Stored items
Content starts

[config.mk]
export PLATFORM = sky130hd
export DESIGN_NAME = conbus
export DESIGN_NICKNAME = d
export VERILOG_FILES = /design/src/hw/conbus_pkg.sv /design/src/hw/conbus_arb.sv /design/src/hw/conbus.sv
export SDC_FILE = /design/constraint.sdc
export NUM_CORES = 1
export LEC_CHECK = 0
export BUFFER_PORTS_ARGS = -buffer_cell sky130_fd_sc_hd__clkbuf_2
export CORE_AREA = 2 2 200 202
export DETAILED_ROUTE_END_ITERATION = 16
export DIE_AREA = 0 0 202 204
export HOLD_SLACK_MARGIN = 0.12
export PLACE_DENSITY_LB_ADDON = 0.05
export SLEW_MARGIN = 20
export SYNTH_ARGS = -nofsm -noshare
export SYNTH_HDL_FRONTEND = slang
export SYNTH_SLANG_ARGS = --single-unit
[constraint.sdc]
create_clock -name sys_clk_i -period 1.9 [get_ports sys_clk_i]
set_input_delay 0.19 -clock sys_clk_i [delete_from_list [all_inputs] [get_ports sys_clk_i]]
set_output_delay 0.19 -clock sys_clk_i [all_outputs]
set_load 0.05 [all_outputs]
[src/hw/conbus_pkg.sv]
// conbus shared definitions
// wishbone bus widths and the slave address map used by all interconnect blocks

`default_nettype none

package conbus_pkg;

	// bus widths
	localparam int WB_ADR_W = 32;
	localparam int WB_DAT_W = 32;
	// one select bit per byte lane
	localparam int WB_SEL_W = WB_DAT_W / 8;

	// byte address on the bus
	typedef logic [WB_ADR_W-1:0] wb_adr_t;
	// read or write data word
	typedef logic [WB_DAT_W-1:0] wb_dat_t;
	// byte-lane select
	typedef logic [WB_SEL_W-1:0] wb_sel_t;

	// upper address bits that pick the slave
	localparam int SLAVE_ADDR_W = 4;
	// lowest bit of the slave field
	localparam int SLAVE_ADDR_LSB = WB_ADR_W - SLAVE_ADDR_W;

	// first address bit above the byte offset
	localparam int WB_WORD_LSB = $clog2(WB_SEL_W);

endpackage

`default_nettype wire

[src/hw/conbus_arb.sv]
// conbus round-robin arbiter
// grants the shared bus to one master and holds the grant for the whole
// cycle, then rotates priority starting after the previous owner

`default_nettype none
`timescale 1ns/1ps

module conbus_arb #(
	parameter int NUM_MASTERS = 3
) (
	input  logic                   sys_clk_i,
	input  logic                   rst_i,
	input  logic [NUM_MASTERS-1:0] req_i,
	output logic [NUM_MASTERS-1:0] gnt_o
);

	// owner index width, at least one bit
	localparam int IDX_W = (NUM_MASTERS > 1) ? $clog2(NUM_MASTERS) : 1;

	// current bus owner
	logic [IDX_W-1:0] owner_q;
	logic [IDX_W-1:0] owner_d;
	// registered one-hot grant
	logic [NUM_MASTERS-1:0] gnt_q;

	// next owner
	always_comb begin : next_owner
		int  cand;
		logic found;
		owner_d = owner_q;
		found = 1'b0;
		cand = 0;
		// owner keeps the bus while its cyc stays high
		if (!req_i[owner_q]) begin
			// rotating search, first requester after the owner wins
			for (int i = 1; i < NUM_MASTERS; i++) begin
				cand = int'(owner_q) + i;
				if (cand >= NUM_MASTERS)
					cand = cand - NUM_MASTERS;
				if (!found && req_i[cand]) begin
					owner_d = IDX_W'(cand);
					found = 1'b1;
				end
			end
		end
		// no requester found, grant stays parked
	end

	always_ff @(posedge sys_clk_i) begin
		if (rst_i) begin
			// master 0 owns the bus out of reset
			owner_q <= '0;
			gnt_q <= NUM_MASTERS'(1);
		end else begin
			owner_q <= owner_d;
			gnt_q <= NUM_MASTERS'(1) << owner_d;
		end
	end

	assign gnt_o = gnt_q;

	// exactly one master granted at all times
	a_gnt_onehot: assert property (
		@(posedge sys_clk_i) disable iff (rst_i)
		$onehot(gnt_o)
	);

	// no grant change while the owner still requests
	a_gnt_hold: assert property (
		@(posedge sys_clk_i) disable iff (rst_i)
		(|(gnt_o & req_i)) |=> $stable(gnt_o)
	);

endmodule

`default_nettype wire

[src/hw/conbus.sv]
// conbus wishbone shared-bus interconnect
// muxes the granted master onto one internal bus, decodes the upper
// address bits to a slave strobe and merges slave data and ack back

`default_nettype none
`timescale 1ns/1ps

module conbus import conbus_pkg::*; #(
	parameter int NUM_MASTERS = 3,
	parameter int NUM_SLAVES  = 4
) (
	input  logic                            sys_clk_i,
	input  logic                            rst_i,

	// master side, slot k per master
	input  logic [NUM_MASTERS*WB_ADR_W-1:0] m_adr_i,
	input  logic [NUM_MASTERS*WB_DAT_W-1:0] m_dat_i,
	input  logic [NUM_MASTERS*WB_SEL_W-1:0] m_sel_i,
	input  logic [NUM_MASTERS-1:0]          m_we_i,
	input  logic [NUM_MASTERS-1:0]          m_cyc_i,
	input  logic [NUM_MASTERS-1:0]          m_stb_i,
	output logic [NUM_MASTERS*WB_DAT_W-1:0] m_dat_o,
	output logic [NUM_MASTERS-1:0]          m_ack_o,

	// slave side, shared lines
	output wb_adr_t                         s_adr_o,
	output wb_dat_t                         s_dat_o,
	output wb_sel_t                         s_sel_o,
	output logic                            s_we_o,
	output logic                            s_cyc_o,
	// strobe only to the decoded slave
	output logic [NUM_SLAVES-1:0]           s_stb_o,
	input  logic [NUM_SLAVES*WB_DAT_W-1:0]  s_dat_i,
	input  logic [NUM_SLAVES-1:0]           s_ack_i
);

	// arbiter grant, one-hot
	logic [NUM_MASTERS-1:0] gnt;

	// internal shared bus, master to slave
	wb_adr_t bus_adr;
	wb_dat_t bus_dat;
	wb_sel_t bus_sel;
	logic    bus_we;
	logic    bus_cyc;
	logic    bus_stb;

	// internal shared bus, slave to master
	wb_dat_t bus_rdat;
	logic    bus_ack;

	// decoded slave, one-hot
	logic [NUM_SLAVES-1:0] slave_sel;

	// each master requests with its cyc
	conbus_arb #(
		.NUM_MASTERS(NUM_MASTERS)
	) conbus_arb0 (
		.sys_clk_i(sys_clk_i),
		.rst_i    (rst_i),
		.req_i    (m_cyc_i),
		.gnt_o    (gnt)
	);

	// and-or select of the granted master
	always_comb begin
		bus_adr = '0;
		bus_dat = '0;
		bus_sel = '0;
		bus_we  = 1'b0;
		bus_cyc = 1'b0;
		bus_stb = 1'b0;
		for (int k = 0; k < NUM_MASTERS; k++) begin
			bus_adr |= m_adr_i[k*WB_ADR_W +: WB_ADR_W] & {WB_ADR_W{gnt[k]}};
			bus_dat |= m_dat_i[k*WB_DAT_W +: WB_DAT_W] & {WB_DAT_W{gnt[k]}};
			bus_sel |= m_sel_i[k*WB_SEL_W +: WB_SEL_W] & {WB_SEL_W{gnt[k]}};
			bus_we  |= m_we_i[k] & gnt[k];
			bus_cyc |= m_cyc_i[k] & gnt[k];
			bus_stb |= m_stb_i[k] & gnt[k];
		end
	end

	// slave n sits at upper address field n
	always_comb begin
		for (int n = 0; n < NUM_SLAVES; n++)
			slave_sel[n] = (bus_adr[SLAVE_ADDR_LSB +: SLAVE_ADDR_W] == SLAVE_ADDR_W'(n));
	end

	// shared lines go to every slave
	assign s_adr_o = bus_adr;
	assign s_dat_o = bus_dat;
	assign s_sel_o = bus_sel;
	assign s_we_o  = bus_we;
	assign s_cyc_o = bus_cyc;
	// strobe gated by the decode
	assign s_stb_o = {NUM_SLAVES{bus_cyc & bus_stb}} & slave_sel;

	// idle slaves drive zero data, so plain or merge
	always_comb begin
		bus_rdat = '0;
		for (int n = 0; n < NUM_SLAVES; n++)
			bus_rdat |= s_dat_i[n*WB_DAT_W +: WB_DAT_W];
	end

	assign bus_ack = |s_ack_i;

	// data to all masters, ack only to the owner
	assign m_dat_o = {NUM_MASTERS{bus_rdat}};
	assign m_ack_o = {NUM_MASTERS{bus_ack}} & gnt;

	// decode must never let two slaves answer together
	a_ack_onehot0: assert property (
		@(posedge sys_clk_i) disable iff (rst_i)
		$onehot0(s_ack_i)
	);

endmodule

`default_nettype wire

==> After elaboration in Yosys (flattened, before gate mapping) <==
Index checks and enable logic that the tools add are counted.
{ "word_totals": {"in_bits": 347, "elab_cells": 72, "output_inout_bits": 173, "ff_bits": 5} }
{ "classes": {"n_eq_ne": 3, "shifts": 1, "mux": 17, "n_addsub": 4, "magnitude_cmp": 5, "bitwise_logic": 36, "reduce_logical": 4} }
{ "ops": {"columns": ["cell", "n"], "rows": [
  ["bitwise OR 32 bit", 7],
  ["bitwise AND 32 bit", 6],
  ["2-to-1 mux 32 bit", 4],
  ["greater-or-equal comparator 32 x 3 -> 1 bit (second input constant)", 2],
  ["< comparator 32 x 4 -> 1 bit (second input constant)", 2],
  ["subtractor 32 x 3 -> 32 bit (second input constant)", 2],
  ["bitwise AND 4 bit", 4],
  ["bitwise AND 1 bit", 10],
  ["== test 4 x 2 -> 1 bit (second input constant)", 2],
  ["bitwise OR 4 bit", 2],
  ["2-to-1 mux 1 bit", 7],
  ["binary-select mux 1 bit (select 2 bit)", 3],
  ["2-to-1 mux 2 bit", 3],
  ["bitwise OR 1 bit", 6],
  ["== test 4 x 1 -> 1 bit (second input constant)", 1],
  ["logical NOT 4 bit", 1],
  ["OR reduction 4 bit", 1],
  ["adder 2 x 1 -> 3 bit (second input constant)", 1],
  ["adder 2 x 2 -> 3 bit (second input constant)", 1],
  ["bitwise AND 3 bit", 1],
  ["< comparator 2 x 3 -> 1 bit (second input constant)", 1],
  ["left shift 1 x 2 -> 3 bit (first input constant)", 1],
  ["logical AND 1 bit", 1],
  ["logical NOT 1 bit", 1]
]} }

==> Longest topological paths before layout <==
Gate-level depths: netlist of the first run.
{ "depth": {"word_depth": 14, "ltp_mapped": 7, "ltp_nobuf": 7} }

==> Modules after synthesis <==
From an unflattened synthesis of the first run, not the netlist that was laid out.
{ "unflattened": {"cells_unflattened": 314, "hier_area_um2": 2225.9} }
{ "by_module_without_submodules": {"columns": ["module", "area_each_um2", "cells_each", "instances", "seq_area_each_um2"], "rows": [
  ["conbus", 1861.8, 270, 1, 0.0],
  ["conbus_arb", 364.1, 44, 1, 100.1]
]} }

==> Worst setup path after synthesis of the first run <==
OpenSTA, ideal clock, no wires.
{ "synth_timing": {"path_type": "register to output", "from": "register conbus_arb0.gnt_q[1], in the netlist conbus_arb0.gnt_o[1]", "to": "output s_stb_o[0]", "arrival_time_ns": 2.439, "path_buffers": 2, "stages_incl_launch_ff": 7, "t_required_ns": 1.710, "slack_ns": -0.729, "cell_sequence": "dfxtp_1 -> buf_2 -> clkbuf_1 -> nand2_1 -> nand2_1 -> nand3_1 -> nor3_1"} }
{ "synth_between": {"elab_chain_cells": 5, "word_cells_on_any_way": 12, "cone_classes": "bitwise: 11; reduce/logical: 1"} }
{ "synth_lines": {"columns": ["element", "line", "rtl"], "rows": [
  ["start: declaration", "conbus_arb.sv:24", "logic [NUM_MASTERS-1:0] gnt_q;"],
  ["start signal: assignment", "conbus_arb.sv:56", "gnt_q <= NUM_MASTERS'(1) << owner_d;"],
  ["bitwise AND 1 bit", "conbus.sv:78", "bus_cyc |= m_cyc_i[k] & gnt[k];"],
  ["bitwise OR 1 bit (2 in series)", "conbus.sv:78", null],
  ["net s_cyc_o", "conbus.sv:30", "output logic s_cyc_o,"],
  ["bitwise AND 1 bit", "conbus.sv:96", "assign s_stb_o = {NUM_SLAVES{bus_cyc & bus_stb}} & slave_sel;"],
  ["bitwise AND 4 bit", "conbus.sv:96", null],
  ["end: declaration", "conbus.sv:32", "output logic [NUM_SLAVES-1:0] s_stb_o,"]
]} }
The timed path passes the listed nets, and every way through them passes these cells.

==> Worst setup path after layout of the first run <==
{ "layout_timing": {"from": "register conbus_arb0.gnt_q[0], in the netlist conbus_arb0.gnt_o[0]", "to": "output s_dat_o[30]"} }
{ "layout_between": {"elab_chain_cells": 3} }
{ "layout_lines": {"columns": ["element", "line", "rtl"], "rows": [
  ["bitwise AND 32 bit", "conbus.sv:75", "bus_dat |= m_dat_i[k*WB_DAT_W +: WB_DAT_W] & {WB_DAT_W{gnt[k]}};"],
  ["bitwise OR 32 bit (2 in series)", "conbus.sv:75", null],
  ["end: declaration", "conbus.sv:27", "output wb_dat_t s_dat_o,"]
]} }
No other way between the ends.

==> results of run 1 <==
## flip-flops by register name, summed over array words and instances (netlist names)
signal               count
conbus_arb0.gnt_o        3
conbus_arb0.owner_q      2
## cells by family after synthesis
logic type	Yosys count	synth area share
AOI/OAI and AO/OA	85	0.358
adders and majority gates	2	0.0113
buffers and inverters	159	0.381
DFF	5	0.0453
muxes	4	0.0198
and+or+nand+nor	64	0.185
## metal layers
| layer | part of all wire | vias to the layer above |
|---|---|---|
| li1 | - | 2143 |
| met1 | 0.35 | 2090 |
| met2 | 0.54 | 321 |
| met3 | 0.11 | 2 |
| met4 | 0.0012 | 0 |
| met5 | 0 | - |
## cells in the mapped netlist
master / number
inv_1: 71
a222oi_1: 67
buf_4: 64
or4_1: 32
clkbuf_1: 17
nand2_1: 8
nor2b_1: 6
dfxtp_1: 5
a22oi_1: 4
buf_1: 4
nor3_1: 4
o21ai_0: 4
a21oi_1: 3
buf_2: 3
mux2i_1: 3
nor2_1: 3
and2_1: 2
and2_2: 2
and3_1: 2
ha_1: 2
nand3_1: 2
a211oi_1: 1
a31o_1: 1
a32oi_1: 1
mux2i_2: 1
nand3b_1: 1
nor4_1: 1
o2111ai_1: 1
o21ai_1: 1
o31ai_1: 1
o32ai_1: 1
or2_0: 1
## critical path, stage by stage, from the launching register on
cell	delay [ps]
dfxtp_4	370
buf_6	130
buf_12	140
clkbuf_16	170
a222oi_1	370
inv_1	140
buf_12	170
## per-stage QoR
stage / cells / cell area [µm²] / setup WS, ps
after global routing: 1326 / 6160 / -64.4
after CTS: 1321 / 6000 / -48.4
final: 1326 / 6160 / -14.6
after floorplan: 319 / 2280 / -38.8
after global placement: 1303 / 5730 / -61.5
after detailed placement: 1303 / 5730 / -8.18
## placed cells by master, fill, tap and decap left out, drive strengths merged, types with 2 or more instances in the layout
cell | netlist | final
clkbuf | 17 | 472
buf | 71 | 97
inv | 71 | 70
a222oi | 67 | 67
or4 | 32 | 32
nand2 | 8 | 8
nor2b | 6 | 6
o21ai | 5 | 5
dfxtp | 5 | 5
nor3 | 4 | 4
a22oi | 4 | 4
mux2i | 4 | 4
and2 | 4 | 4
a21oi | 3 | 3
nor2 | 3 | 3
and3 | 2 | 2
nand3 | 2 | 2
ha | 2 | 2
## power by group
part	total [µW]	internal, µW	switching, µW
sequential	269	170	98.4
combinational	8130	3200	4930
clock	345	278	67.3
total	8740	3650	5090
## worst paths after layout
path                           from              endpoint  slack (ps)  cells past startpoint
max reg2reg  conbus_arb0.owner_q[1]  conbus_arb0.gnt_o[2]         130                      7
min                           rst_i  conbus_arb0.gnt_o[1]         190                      2
min reg2reg  conbus_arb0.owner_q[0]  conbus_arb0.gnt_o[1]         760                      3
max            conbus_arb0.gnt_o[0]           s_dat_o[30]         -10                      6
## area by class of cell
class,instances,area share
multi-input combinational,155,0.225
clock buffer,4,0.0128
tap,525,0.107
inverter,71,0.0438
sequential,5,0.0181
timing repair buffer,566,0.594
## what timing repair did
item                                    CTS  global route
cloned                                    1             3
setup buffers                            13             2
pin swaps                                 9            18
endpoints found under the setup margin   16            41
resized for setup                        16            42
hold buffers                              0             0
==> flow_metrics.py, run 1 <==
metrics = {
    "detailed_routing": {
        "wl_per_cell_um": 17.5,
        "drt-initial-drc-count": 307,
        "drtAntennaViolNets": 0,
        "vias": 4556,
        "drc": 0,
        "dr.pass1.iters": 5,
        "vias_per_cell": 3.44,
        "totalWireLength_um": 23200,
    },
    "grt": {
        "grt_first_pass_wirelength_um": 30800,
        "grt_util_all_layers": 0.0997,
        "antenna_found_initial": 0,
        "met2_usage": 0.199,
        "gr-usage-met3": 0.0344,
        "grt_pass1_vias": 4636,
        "overflow": 0,
        "met1_usage": 0.103,
        "grt_busiest_layer": "met2",
        "grt_max_degree": 34,
    },
    "sta": {
        "tightest_slew_ps": 496,
        "finalCritPeriodShare": 1.01,
        "finalWorstSetupSlack_ps": -14.6,
        "hold_viol": 0,
        "clock.fmax_mhz": 522,
        "slew_headroom": 0.669,
        "whs_ps": 190,
        "skew_ps": 0.255,
        "slew_viol_final": 0,
        "min_period_ps": 1910,
        "setup_violations": 2,
        "rsz0062_at_grt": "true",
        "finalSetupTns_ps": -15.8,
    },
    "place": {
        "place_hpwl_um": 20200,
        "port-buffer-count": 519,
        "place.gp.congestion": 0.732,
    },
    "final_layout": {
        "nFillCells": 4549,
        "area.sequential_um2": 111,
        "syn2layout_area_growth_pct": 179,
        "layout.nets": 1151,
        "multi_input_area_mm2": 0.00139,
        "drive_gt1_frac": 0.742,
        "postLayoutCoreUtil": 0.157,
        "antenna_cells": 0,
    },
    "cts": {
        "tritoncts": "done",
        "numClockSinks": 5,
        "clk-insertion-delay-late_ps": 230,
        "h-tree-depth": 1,
        "cts_inserted_buffers": 3,
        "clkTransAtPathRegs_ps": 30,
        "clockBufferDepth": 2,
        "root_buffer": "clkbuf_16",
    },
    "power": {
        "power_density_mw_per_mm2": 1420,
        "p_leak_uw": 0.00337,
        "finalPower_uw": 8740,
        "ir_drop_v": 0.000477,
    },
    "setup_path": {
        "critical_path_class": "register to primary output",
        "cp.arrival_ps": 1720,
        "cp_max_fo": 8,
        "endpoint_kind": "primary output",
        "start_kind": "register",
        "required_ps": 1710,
    },
    "yosys": {
        "synth_top_area_frac": 0.304,
        "synth_nets": 668,
        "yosysWarnings": 0,
        "avgSynthCellArea_um2": 6.93,
        "netlist_area_mm2": 0.00221,
        "synth_seq_cells": 5,
        "synth_area_leaders": "a222oi_1 30%, buf_4 22%, inv_1 12%",
        "synthDistinctLibCells": 32,
        "ys_seq_area_frac": 0.0453,
        "synthCells": 319,
        "yosys.area.top_type": "a222oi_1",
    },
    "floorplan": {
        "dieArea_mm2": 0.0412,
        "die_h_um": 204,
        "rows": 73,
        "ioPinCount": 520,
        "core_area_mm2": 0.0392,
        "die_x_um": 202,
        "initial_core_util": 0.0564,
    },
    "status": {
        "status": "complete, but fails checks",
        "violations": "negative setup slack",
    },
    "run": {
        "cap_violations": 0,
    },
    "worst_hold_path": {
        "hp-class": "primary input to register",
    },
}
No activity file was read; power rests on OpenSTA's default activity.
==> inputs of run 2 (changes only) <==
==> constraint.sdc (replaced) <==
create_clock -name sys_clk_i -period 1.9 [get_ports sys_clk_i]
set_input_delay 0.19 -clock sys_clk_i [delete_from_list [all_inputs] [get_ports sys_clk_i]]
set_output_delay 0.19 -clock sys_clk_i [all_outputs]
set_load 0.1 [all_outputs]
==> flow_metrics.py, run 2 (synthesis gave the netlist of run 1 again) <==
metrics = {
    "status": {
        "status": "completed",
    },
    "sta": {
        "min_period_ps": 1850,
        "finalCritPeriodShare": 0.972,
        "hold_viol": 0,
        "slew_headroom": 0.614,
        "clock.fmax_mhz": 541,
        "slew_viol_final": 0,
        "skew_ps": 0.834,
        "finalSetupTns_ps": 0,
        "rsz0062_at_grt": "true",
        "setup_violations": 0,
        "tightest_slew_ps": 581,
        "finalWorstSetupSlack_ps": 52.9,
    },
    "setup_path": {
        "start_kind": "register",
        "cp.arrival_ps": 1660,
        "required_ps": 1710,
        "r2r_slack_ps": 100,
        "critical_path_class": "register to primary output",
        "cp_max_fo": 9,
        "endpoint_kind": "primary output",
    },
    "cts": {
        "clk-insertion-delay-late_ps": 230,
        "clockBufferDepth": 2,
        "cts_inserted_buffers": 3,
        "h-tree-depth": 1,
        "tritoncts": "done",
        "numClockSinks": 5,
        "holdBufCountCts": 0,
        "clkTransAtPathRegs_ps": 30,
        "root_buffer": "clkbuf_16",
    },
    "detailed_routing": {
        "vias_per_cell": 3.39,
        "wl_per_cell_um": 17.1,
        "drc": 0,
        "drtAntennaViolNets": 0,
        "vias": 4415,
        "totalWireLength_um": 22200,
        "drt-initial-drc-count": 266,
        "dr.pass1.iters": 7,
    },
    "floorplan": {
        "dieArea_mm2": 0.0412,
        "core_area_mm2": 0.0392,
        "die_h_um": 204,
        "rows": 73,
        "initial_core_util": 0.0564,
        "die_x_um": 202,
        "ioPinCount": 520,
    },
    "grt": {
        "grt_pass1_vias": 4468,
        "antenna_found_initial": 1,
        "grt_util_all_layers": 0.0984,
        "overflow": 0,
        "grt_max_degree": 38,
        "grt_first_pass_wirelength_um": 30400,
    },
    "power": {
        "power_frac_seq": 0.023,
        "pwr-share-comb": 0.950,
        "power.internal_uw": 4500,
        "p_clk_frac": 0.027,
        "ir_drop_v": 0.000712,
        "finalPower_uw": 12600,
        "netSwitchingPower_uw": 8060,
        "p_sw_frac": 0.642,
        "power_density_mw_per_mm2": 1920,
        "p_leak_uw": 0.00342,
    },
    "final_layout": {
        "nFillCells": 4528,
        "postLayoutCoreUtil": 0.167,
        "drive_gt1_frac": 0.735,
        "layout_commonest_cell": "clkbuf_2",
        "mostFrequentLayoutCells": "442 x clkbuf_2, 81 x buf_12, 69 x inv_1",
        "layout.nets": 1124,
        "syn2layout_area_growth_pct": 196,
        "largest_reg_flops": 3,
    },
    "run": {
        "cap_violations": 0,
    },
    "worst_hold_path": {
        "hp-class": "primary input to register",
    },
    "place": {
        "place.gp.congestion": 0.752,
        "port-buffer-count": 519,
        "place_hpwl_um": 19800,
        "pre_cts_ws_ps": 91.6,
    },
}
run 2: critical path, cell delays in order (launching register included):
cell and delay, ps:
dfxtp_4 380, a222oi_1 350, buf_4 190, nand3_4 120, nor3_4 190, buf_12 200
run 2: power by group through the flow:
stage | clock, µW | combinational [µW] | sequential (µW)
final | 344 | 11900 | 284
after floorplan | 0 | 7410 | 188
after global routing | 357 | 12400 | 303
after detailed placement | 0 | 11800 | 278
after global placement | 0 | 11900 | 278
after CTS | 350 | 12000 | 294
run 2: final cells by class:
type | count | area [µm²] | area share
Timing Repair Buffer | 539 | 3990 | 0.610
Multi-Input combinational cell | 155 | 1430 | 0.218
Tap cell | 525 | 657 | 0.100
Inverter | 71 | 274 | 0.0419
Sequential cell | 5 | 110 | 0.0168
Clock buffer | 4 | 78.8 | 0.0121
Antenna cell | 2 | 5.00 | 0.000765
run 2: metrics by stage:
step	std cells	hold WS, ps	area, µm²
after floorplan	319	259	2360
after global placement	1290	445	6340
after detailed placement	1290	437	6340
after CTS	1298	202	6490
after global routing	1300	227	6540
final	1301	193	6540
run 2: path summary, 6_finish.rpt:
kind                                             start                      to  cells after the start
worst max register to register  conbus_arb0.owner_q[0]    conbus_arb0.gnt_o[0]                      7
worst min register to register  conbus_arb0.owner_q[1]  conbus_arb0.owner_q[1]                      2
worst min-delay path                             rst_i    conbus_arb0.gnt_o[1]                      2
worst max-delay path              conbus_arb0.gnt_o[2]              s_stb_o[1]                      5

Content ends

Task to complete
Only the lines with the string "parameter" are wanted; pick them out of the records above and copy them.

Written solution
	parameter int NUM_MASTERS = 3
	parameter int NUM_MASTERS = 3,
	parameter int NUM_SLAVES  = 4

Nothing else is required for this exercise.